Deutschland bestätigt einmal mehr, wie kinderfeindlich es ist. Das sieht man nicht nur an der Fertilitätsrate von 1,51, die nicht nur aufgrund Lifestyle-Faktoren (Doppelverdiener/Karrierechance, Lebensalter/Kinderwunsch, persönliche Null-/Ein-Kind-Politik), gesundheitlicher oder hormoneller Ursachen stetig sinkt. Ein Kind wird heute eher als Belastung, als Kosten-/CO2-Faktor oder als störendes Hemmnis für die berufliche oder persönliche Entwicklung angesehen, denn als Bereicherung des Lebens, als Glücksfall oder als göttlicher Segen. Dereinst werden unsere Kinder wohl die Toten beneiden.
Kinderarmut
Das sieht man an den Zahlen des jüngsten Armutsberichtes der Bertelsmann-Stiftung: Mehr als jedes fünfte Kind wächst in Deutschland in Armut auf; das sind 2,8 Millionen Kinder und Jugendliche unter 18 Jahren. Die Kinder- und Jugendarmut verharrt seit Jahren auf diesem hohen Niveau. Kriege und Corona-Krise verschärfen zwar die Lage, Kinderarmut ist jedoch seit Jahren ein ungelöstes strukturelles und auch stetig steigendes Problem in Deutschland. Die Vermeidung von Kinderarmut müsste gerade jetzt Priorität haben.
Kindervergewaltigung
Man sieht es an den Zahlen der Polizeilichen Kriminalstatistik: Täglich werden rund 50 Minderjährige Opfer sexueller Gewalt.

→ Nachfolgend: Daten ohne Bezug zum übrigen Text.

--- src/rtl/cnv_window_gen.sv ---
// Raster pixel stream to zero-padded 3x3 neighbourhood generator feeding the mac array.
// Two line buffers plus a shifting 3x3 register window; padding is applied from centre counters.
module cnv_window_gen #(
    parameter int WIDTH  = 128,
    parameter int HEIGHT = 128
) (
    input  logic         clk,
    input  logic         rstn,
    input  logic         vld_i,
    input  logic [7:0]   pix_i,
    output logic         rdy_o,
    output logic [127:0] din_o,
    output logic         vld_o,
    output logic         done_o
);
    localparam int CW = $clog2(WIDTH);
    localparam int RW = $clog2(HEIGHT + 1);
    localparam logic [CW-1:0] COL_LAST = CW'(WIDTH - 1);
    localparam logic [RW-1:0] ROW_LAST = RW'(HEIGHT - 1);

    typedef enum logic [1:0] {IDLE, FILL, RUN, FLUSH} state_t;
    state_t state, state_nxt;

    logic [CW-1:0]        in_col, c_col;
    logic [RW-1:0]        in_row, c_row;
    logic [7:0]           lb0 [WIDTH];
    logic [7:0]           lb1 [WIDTH];
    logic [2:0][2:0][7:0] win, win_nxt;
    logic [127:0]         din_nxt;
    logic                 acc, step, emit, in_last, c_last, fill_end;

    assign acc      = vld_i && rdy_o;
    assign step     = acc || (state == FLUSH);
    assign in_last  = (in_col == COL_LAST);
    assign c_last   = (c_row == ROW_LAST) && (c_col == COL_LAST);
    assign fill_end = (in_row == RW'(1)) && (in_col == CW'(1));
    assign emit     = (state == FLUSH) || (acc && (state == RUN || (state == FILL && fill_end)));

    always_comb begin
        state_nxt = state;
        case (state)
            IDLE:    if (acc) state_nxt = FILL;
            FILL:    if (acc && fill_end) state_nxt = RUN;
            RUN:     if (acc && in_row == ROW_LAST && in_last) state_nxt = FLUSH;
            FLUSH:   if (c_last) state_nxt = IDLE;
            default: state_nxt = IDLE;
        endcase
    end

    // New right-hand column: two rows from the line buffers, newest row from the input.
    // Stale buffer contents at frame start and wrapped columns are removed by masking below.
    always_comb begin
        for (int i = 0; i < 3; i++) begin
            win_nxt[i][0] = win[i][1];
            win_nxt[i][1] = win[i][2];
        end
        win_nxt[0][2] = lb1[in_col];
        win_nxt[1][2] = lb0[in_col];
        win_nxt[2][2] = (state == FLUSH) ? 8'h00 : pix_i;
    end

    always_comb begin
        din_nxt = '0;
        for (int i = 0; i < 3; i++) begin
            for (int j = 0; j < 3; j++) begin
                if (!((i == 0 && c_row == '0) || (i == 2 && c_row == ROW_LAST) ||
                      (j == 0 && c_col == '0) || (j == 2 && c_col == COL_LAST)))
                    din_nxt[8*(3*i+j) +: 8] = win_nxt[i][j];
            end
        end
    end

    always_ff @(posedge clk) begin
        if (acc) begin
            lb1[in_col] <= lb0[in_col];
            lb0[in_col] <= pix_i;
        end
    end

    always_ff @(posedge clk or negedge rstn) begin
        if (!rstn) state <= IDLE;
        else       state <= state_nxt;
    end

    always_ff @(posedge clk or negedge rstn) begin
        if (!rstn) begin
            in_col <= '0;
            in_row <= '0;
            c_col  <= '0;
            c_row  <= '0;
            win    <= '0;
            din_o  <= '0;
            vld_o  <= 1'b0;
            done_o <= 1'b0;
            rdy_o  <= 1'b0;
        end else begin
            rdy_o  <= (state_nxt != FLUSH);
            vld_o  <= emit;
            done_o <= emit && c_last;
            if (step) begin
                win <= win_nxt;
                if (in_last) begin
                    in_col <= '0;
                    in_row <= in_row + RW'(1);
                end else begin
                    in_col <= in_col + CW'(1);
                end
            end
            if (emit) begin
                din_o <= din_nxt;
                if (c_col == COL_LAST) begin
                    c_col <= '0;
                    c_row <= c_last ? '0 : c_row + RW'(1);
                end else begin
                    c_col <= c_col + CW'(1);
                end
            end
            // Flush runs the input counters past the frame; rewind them for the next frame.
            if (state == FLUSH && c_last) begin
                in_col <= '0;
                in_row <= '0;
            end
        end
    end
endmodule

--- config.mk ---
export PLATFORM = sky130hd
export DESIGN_NAME = cnv_window_gen
export DESIGN_NICKNAME = d
export VERILOG_FILES = /design/src/rtl/cnv_window_gen.sv
export SDC_FILE = /design/constraint.sdc
export NUM_CORES = 2
export LEC_CHECK = 0
export BUFFER_PORTS_ARGS = -buffer_cell sky130_fd_sc_hd__buf_2
export CORE_MARGIN = 3
export CORE_UTILIZATION = 60
export DETAILED_ROUTE_END_ITERATION = 6
export PLACE_DENSITY_LB_ADDON = 0.08
export SLEW_MARGIN = 15
export SYNTH_ARGS = -nofsm -noshare
export SYNTH_HDL_FRONTEND = slang
export SYNTH_SLANG_ARGS = --single-unit
export TNS_END_PERCENT = 50
--- constraint.sdc ---
create_clock -name clk -period 3.8 [get_ports clk]
set_input_delay 0 -clock clk [delete_from_list [all_inputs] [get_ports clk]]
set_output_delay 0 -clock clk [all_outputs]
set_load 0.02 [all_outputs]
Word-level counts from Yosys, hierarchy flattened
Memory sizes are Yosys's and may differ from the RTL's.
Index checks and enable logic that the tools add are counted.
{ "totals": {"ramBits": 2048, "wordCells": 79, "out_inout_bits": 131, "register_bits": 155, "n_memories": 2} }
{ "memory_table": {"columns": ["name", "depth", "width", "rd", "rd_ports_with_merged_regs", "write_ports", "line", "source"], "rows": [
  ["lb0", 128, 8, 1, 0, 1, "26", "logic [7:0] lb0 [WIDTH];"],
  ["lb1", 128, 8, 1, 0, 1, "27", "logic [7:0] lb1 [WIDTH];"]
]} }
{ "op_classes": {"n_eq_ne": 10, "addsub": 4, "reduce_logical": 24, "mux": 24} }
{ "op_table": {"columns": ["op", "n"], "rows": [
  ["2-to-1 mux 8 bit", 13],
  ["2-to-1 mux 7 bit", 4],
  ["adder 8 x 1 -> 8 bit (second input constant)", 2],
  ["== test 8 x 7 -> 1 bit (second input constant)", 2],
  ["adder 7 x 1 -> 7 bit (second input constant)", 2],
  ["== test 7 bit (second input constant)", 2],
  ["logical AND 1 bit", 10],
  ["== test 8 x 1 -> 1 bit (second input constant)", 1],
  ["zero test 8 bit", 1],
  ["2-to-1 mux 2 bit", 4],
  ["one-hot mux 2 bit (4 select lines)", 1],
  ["== test 7 x 1 -> 1 bit (second input constant)", 1],
  ["zero test 7 bit", 1],
  ["logical OR 1 bit", 7],
  ["== test 2 bit (second input constant)", 2],
  ["AND reduction 2 bit", 2],
  ["nonzero test 2 bit", 2],
  ["== test 2 x 1 -> 1 bit (second input constant)", 1],
  ["zero test 2 bit", 1],
  ["2-to-1 mux 1 bit", 2],
  ["inequality test 2 bit (second input constant)", 1]
]} }

Depth between registers and ports, before layout
{ "depth": {"word_depth": 7, "depth_mapped": 11} }

Least setup slack after synthesis
OpenSTA, ideal clock, no wires.
{ "synth_path": {"path_type": "reg2reg", "start": "register in_col[2]", "end": "memory lb1[0][0], data pin", "required_ns": 3.313, "arrival_ns": 3.064, "setup_slack_ns": 0.250, "period_less_slack_ns": 3.550, "path_buffers": 4, "path_stages_with_launch": 11, "cell_sequence": "dfrtp_1 buf_4 or2_1 buf_2 buf_6 buf_2 o22ai_1 o21ai_0 a41oi_1 nor4_2 inv_1"} }
{ "synth_lines": {"columns": ["item", "line", "source"], "rows": [
  ["from (decl)", "24", "logic [CW-1:0] in_col, c_col;"],
  ["from (signal assigned)", "106", "in_col <= in_col + CW'(1);"],
  ["to (decl)", "27", null]
]} }

==> reports/qor.yml <==
required_ns: 4.35
arrival_ns: 4.28
antenna_left: 0
placed_cells: 7193
wirelength_um: 221100
syn_area_um2: 85890
viasPerCell: 6.314
grt_use_met3_pct: 6.112
hpwl_um: 136900
grt.busiest_layer: "met2"
ff2ff_setup_slack_ns: 0.07
initialDrtViolationCount: 5393
io_buffer_count: 85
most-common-layout-cells: "2048 x edfxtp_1, 1025 x mux2i_1, 513 x o22ai_1, 371 x buf_4, 253 x nand2_1"
fin_tns_setup_ns: 0
crit_fanout: 46
worst_slew_pin_slew_ns: 1.089
fin_crit_ns: 3.733
drcViolationCount: 0
path_cells: "or2_4 -> buf_12 -> buf_4 -> o22ai_1 -> o21ai_0 -> a41oi_1 -> nor4_2 -> inv_4 -> buf_12"
reg2reg_from: "in_col[1]"
syn_avg_cell_area_um2: 16.86
grt_start_max_net_pins: 109
cpMostUsedCell: "buf_12"
path_clk_slew_ns: 0.06
hold_class: "in2async"
root_buffer: "clkbuf_16"
grt.met1_usage_pct: 43.93
critPathKind: "reg2reg"
pwr-share-seq_pct: 44.2
vdd.ir_drop.worst_v: 0.0008097
synthToLayoutAreaGrowth_pct: 14.19
combinationalPowerShare_pct: 27.8
synth_edf_count: 2048
start_util_pct: 60.52
synthFlopType: "edfxtp_1"
p_sw_mw: 23.44
clk_latency_ns: 0.83
vias: 48010
cts_num_sinks: 2203
report.final.slew_viol_count: 0
clk_path_buf_depth: 3
std_cell_rows: 138
met2_usage_pct: 46.27
first_pass_iters: 6
finalCritPeriodShare_pct: 98.25
layout_commonest_cell: "edfxtp_1"
maxSlewHeadroom_pct: 27.11
die_w_um: 384.4
async_reset_ff_share_pct: 7.036
setup_viol: 0
cts_tree: "yes"
power_density_nw_per_um2: 747.6
clock_skew_ns: 0.03177
reg2reg_depth: 9
end_kind: "flip-flop"
cp-start-kind: "flip-flop"
ys_seq_area_share_pct: 76.11
hold_viol_final: 0
grt_usage_pct: 30.00
cp_slowest_stage_delay_ns: 0.65
die-area_um2: 147700
leakagePower_nw: 34.84
wl_per_cell_um: 29.08
synthCells: 5096
clkPwrFrac_pct: 28.0
grt_pass1_vias: 45690
cap_violations: 0
r2r-end: "lb1[48][6]"
crit_path_top_delay_cell: "dfrtp_1"
htree_levels: 4
final_cells: 7603
fmax_ghz: 0.2679
swShare_pct: 31.97
yosys_warnings: 0
ys_ff_latch: 2203
grt_pass1_wl_um: 320000
antenna_found_initial: 2
crit_start: "in_col[1]"
status: "complete, no violations"
cts_buffers: 213
final_nets: 5551
grt_overflow: 0
drive_above_1_share_pct: 15.07
die_h_um: 384.4
place_congestion: 0.8689
intPower_mw: 49.89
core_area_um2: 141900
io_pins: 142
synth_cell_types: 47
==> worst max-delay path: cells and delay by family, from the launching register on <==
family          cells  cell delay, ns
buf+inv             4            1.09
compound gates      3            0.96
simple gates        2            0.70
flops               1            0.65
==> Yosys cell counts, types with 2 or more instances <==
| library cell | count | area share, % |
|---|---|---|
| buf_6 | 9 | 0.12 |
| and3_1 | 5 | 0.036 |
| nor4_2 | 16 | 0.23 |
| mux2i_1 | 1025 | 12 |
| nor2b_1 | 4 | 0.029 |
| nand4_1 | 7 | 0.051 |
| buf_1 | 5 | 0.022 |
| a31oi_1 | 2 | 0.015 |
| o22ai_1 | 513 | 3.7 |
| and2_0 | 2 | 0.015 |
| xor2_1 | 7 | 0.071 |
| dfrtp_1 | 155 | 4.5 |
| clkbuf_1 | 87 | 0.38 |
| buf_2 | 156 | 0.91 |
| nor3_1 | 7 | 0.041 |
| nand2b_1 | 5 | 0.036 |
| o21ai_0 | 201 | 1.2 |
| nor4_1 | 6 | 0.044 |
| xnor2_1 | 8 | 0.082 |
| o21ai_1 | 95 | 0.55 |
| ha_1 | 8 | 0.12 |
| a22o_1 | 8 | 0.082 |
| nand2_1 | 254 | 1.1 |
| a41oi_1 | 65 | 0.66 |
| nor2_1 | 173 | 0.76 |
| nand3_1 | 45 | 0.26 |
| buf_4 | 110 | 0.96 |
| o31ai_1 | 2 | 0.017 |
| and2_1 | 5 | 0.036 |
| inv_1 | 16 | 0.070 |
| a21oi_1 | 27 | 0.16 |
| nor4bb_1 | 2 | 0.023 |
| edfxtp_1 | 2048 | 72 |
| or2_1 | 5 | 0.036 |
==> power groups by stage <==
stage / clock network (mW) / registers [mW] / logic [mW]
after CTS: 20.8 / 32.4 / 20.2
after detailed placement: 0 / 33.0 / 20.1
final: 20.5 / 32.4 / 20.4
after global placement: 0 / 32.9 / 19.8
after global routing: 21.8 / 32.5 / 21.3
after floorplan: 0 / 33.0 / 8.87
==> cell families after synthesis <==
group | synth area share, %
DFF | 76.11
muxes | 11.94
AOI/OAI and AO/OA | 6.433
and+or+nand+nor | 2.771
buffers and inverters | 2.465
xor gates and xnor gates | 0.1530
adders and majority gates | 0.1165
other | 0.004366
==> sequential cells by signal, indices dropped and copies added (netlist names) <==
register and flops:
lb0 1024, lb1 1024, din_o 72, win 40
c_row 8, din_nxt 8, in_row 8, c_col 7
in_col 7, state 2, done_o 1, rdy_o 1
vld_o 1
==> layer usage <==
metal  up-vias  routed length (µm)
li1      20890                   -
met1     24540               91010
met2      2242              102800
met3       334               20840
met4         0                6403
met5         -                   0
==> how the worst max path moves through the flow <==
stage,to,slack (ns),cells past startpoint
after floorplan,lb1[0][0],0.25,10
after global placement,lb1[102][4],0.05,9
after CTS,lb1[124][2],0.05,9
final,lb1[48][6],0.07,9
after detailed placement,lb1[102][4],0.001,9
after global routing,lb1[46][2],-0.002,10
==> timing repair <==
item | in CTS | in global routing
hold buffers | 12 | 0
setup endpoints to repair | 29 | 547
gates resized for setup | 1 | 5
buffers inserted | 0 | 3
endpoints found under the hold margin | 749 | 0
==> stage by stage <==
step	hold slack [ns]	setup WS, ns	total power [mW]	instance area (µm²)	utilization [%]
after floorplan	-0.2956	0.2498	41.86	86100	-
after global placement	0.08927	0.05193	52.69	91080	64.17
after global routing	0.3360	-0.001630	75.65	98080	69.11
after detailed placement	0.08377	0.001432	53.10	91080	64.17
final	0.3183	0.06663	73.33	98090	69.11
after CTS	0.2743	0.04677	73.45	98030	69.07
==> final cells by class <==
class / count / area (µm²)
Antenna cell: 1 / 2.502
Clock buffer: 282 / 5779
Clock inverter: 113 / 1025
Fill cell: 9269 / 43840
Inverter: 17 / 83.83
Multi-Input combinational cell: 2564 / 18690
Sequential cell: 2203 / 65380
Tap cell: 1890 / 2365
Timing Repair Buffer: 533 / 4758
Power figures use the tool's default switching activity.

Die statistisch erfassten Fallzahlen der Darstellungen sexueller Gewalt (sogenannte „Kinderpornographie”) 2021 verdoppelte sich gegenüber dem Vorjahr (plus 108,8 Prozent). Das Dunkelfeld ist aber immer noch immens. Schwerste Gewalttaten gegen Kinder und Jugendliche sind alarmierend, die Opfer werden immer jünger (inzwischen müssen sogar Säuglinge registriert werden), am häufigsten betroffen sind Kinder im Kindergarten- und Grundschulalter. Immer häufiger werden pädophile Netzwerke aufgedeckt, in denen so genannte “Top-Eliten“ unserer Gesellschaft verwoben sind. Die sich seit Jahrzehnten dahinschleppenden Reformen in Gesetzgebung, Politik, Strafverfolgungsbehörden und Verwaltung sind allenfalls ein sozial- und rechtsstaatliches Armutszeugnis.
Kindeswohl und NPI
Man sah es in den vergangenen zwei Jahren, in denen die Interessen der Kinder und Jugendliche zurückgestellt, ignoriert und schließlich sogar mit Füßen getreten wurden: Kita- und Schulschließungen, mangelhaftes Management von Präsenz-, Heim- und Fernunterricht, Marathon-Testpflichten, Vollzeit-Maskenpflicht ohne Pausen, Zwangslüftung bei Minusgraden im Wintermantel, Finanzierungsprobleme zur Behebung gravierende Digitalisierungsmängel, Testausstattung und zur Montage von Luftfilteranlagen, Bund-Länder-Kommunen- Kompetenzgerangel, Lockdowns, Spiel- und Sportplatzverbote, zunehmend Betten- /Pflegermangel und monatelange Wartezeiten bis hin zur Triage in pädiatrischen Kinder- und Jugend-Zentren, -Sektionen und -Spezialambulanzen, steigende und unterdrückte Fallzahlen von Depressionen, Suizidversuchen und vollendeten Suiziden Minderjähriger. Wer kennt schon die – oftmals vielleicht rettende – Telefonnummer 0800-1110111 („Kummer-Nummer”) und wer trägt zu ihrer Verbreitung aktiv bei? Gerade für Kinder gilt, wenigstens die Sinnhaftigkeit der NPI-Maßnahmen („nicht-pharmakologischen Interventionen„) schnellstmöglich und umfassend bis zum gesetzlichen Termin am 30. Juni 2022 zu evaluieren, statt dies mit fadenscheinigen Begründungen noch länger aufzuschieben. Fakt ist: Wir haben fast eine ganze Generation verloren. Und dies wird politisch kaum thematisiert.
Kinderimpfung
Man sieht es auch an der jüngsten und für mich geradezu empörenden Empfehlung der Ständigen Impfkommission (Stiko), die sich angeblich „nach sorgfältiger Abwägung der Krankheitslast durch COVID-19, der Belastung durch die pandemiebedingten Restriktionen, der Impfeffektivität und der möglichen Komplikationen einer SARS-CoV-2-Impfung“ eine generelle und zunächst einmalige Impfempfehlung für 5- bis 11-jährige Kinder mit intaktem Immunsystem ausgesprochen hat.